Other doppler modes examine the characteristics of direction and speed of tissue motion and blood flow and present in spectral displays as well as sound:
Pulsed Wave Doppler (PWD)
Pulsed wave Doppler uses the Doppler effect but only on a very small window on single scan line (see the image below). It thus measures changes in velocity on a specific structure along the scan line. It is ideal to measure left ventricle outflow track when assessing patients for fluid responsive. The insonating angle should be as close to 0 as possible meaning that the flow on the structure of interest should be as parallel the insonating beam. In the example below we are interrogating the flow on that particular gate on the middle cerebral artery on PWD and we can appreciate flow (velocity in cm/s) on the y axis, against time. This allows us to generate a quantitative analysis of flow on that particular gate.
Fig 17. Example of spectral Doppler frequency display of the middle cerebral artery. B-mode US with Color Flow Doppler sector overlaid. PWD sample box over the middle cerebral artery. Peak systolic velocity (Vs), end systolic velocity (Vd), acceleration time or systolic upstroke (At), pulsatility index (PI), time-averaged mean maximum velocity (Vmean) (traced in purple).
Continuous Wave Doppler
The Doppler effect is also used here. This time however all the velocities coming from that scan line (and not a particular point in that scan line) is measured. So you measure all velocities that are coming towards the probe which means you can measure high velocities but you cannot tell where they are coming from (something called range ambiguity). This is a great technique for measuring the highest velocity across a narrow path such as that which can occur in patients with aortic stenosis.
Fig 18. Example of spectral Doppler frequency display of the Left ventricular outflow tract (LVOT). In these images we are attempting to interrogate the aortic valve. Images taken from the apical 5 chamber view. B-mode US with Color Flow Doppler sector overlaid. We are thus obtaining transvalvular pressure gradients and assume that the narrowest point is at the level of aortic valve (untrue if a patient has hypertrophic cardiomyopathy). In image A we appreciate CWD and the spectral doppler window it generates over all velocities across that scan line. In B, the PWD sample box is over the LVOT. A CWD with a maximal velocity of more than 4m/s is indicative of aortic stenosis. In this example it is 4.8m/s. We can also compare the PWD to CWD ratio spectral profile with the velocity time integral (VTI). VTI is the calculated are over the curve and it represents velocity across time. Another indicator of aortic stenosis is the VTI of the LVOT / VTI of the Aortic Valve and a value less than 0.25 is considered severe aortic stenosis. Image from Santangelo G et al.
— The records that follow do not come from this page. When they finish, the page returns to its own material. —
### config.mk
export PLATFORM = sky130hd
export DESIGN_NAME = fbt_fence_bypass
export DESIGN_NICKNAME = d
export VERILOG_FILES = /design/src/rtl/fbt_pkg.sv /design/src/rtl/fbt_wb_shadow.sv /design/src/rtl/fbt_line_set.sv /design/src/rtl/fbt_fence_bypass.sv
export SDC_FILE = /design/constraint.sdc
export NUM_CORES = 1
export LEC_CHECK = 0
export ABC_CLOCK_PERIOD_IN_PS = 5470
export BUFFER_PORTS_ARGS = -buffer_cell sky130_fd_sc_hd__buf_2
export CORE_ASPECT_RATIO = 0.6
export CORE_UTILIZATION = 25
export CTS_BUF_LIST = sky130_fd_sc_hd__clkbuf_2
export DETAILED_ROUTE_END_ITERATION = 7
export PLACE_DENSITY = 0.39
export SLEW_MARGIN = 10
export SYNTH_ARGS = -nofsm -noshare
export SYNTH_HDL_FRONTEND = slang
export SYNTH_HIERARCHICAL = 1
export SYNTH_SLANG_ARGS = --single-unit
### constraint.sdc
create_clock -name clk -period 5.47 [get_ports clk]
set_clock_uncertainty 0.1 [all_clocks]
set_input_delay 0.2735 -clock clk [delete_from_list [all_inputs] [get_ports clk]]
set_output_delay 0.2735 -clock clk [all_outputs]
set_load 0.02 [all_outputs]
Ultrasound has thermal, cavitation, and other effects on tissues. The thermal effects of ultrasound causes the temperature of tissue to increase. Dense tissue such as bone is less likely to disperse the energy of an ultrasound wave and temperature rises faster. Blood on the other hand disperses the heat very easily.
As the ultrasound intensity (power) or frequency increases the rate of rise of the temperature increases. Activating color modes greatly increases the power of the ultrasound output. In 2D mode the temperature will rise slower than in color mode. When the ultrasound is not in use, the probe should be disconnected or placed in "freeze" mode so no power is transmitted to the probe tip. The temperature of the probe should not exceed 10 degrees centigrade of the patient's temperature or a burn injury can occur.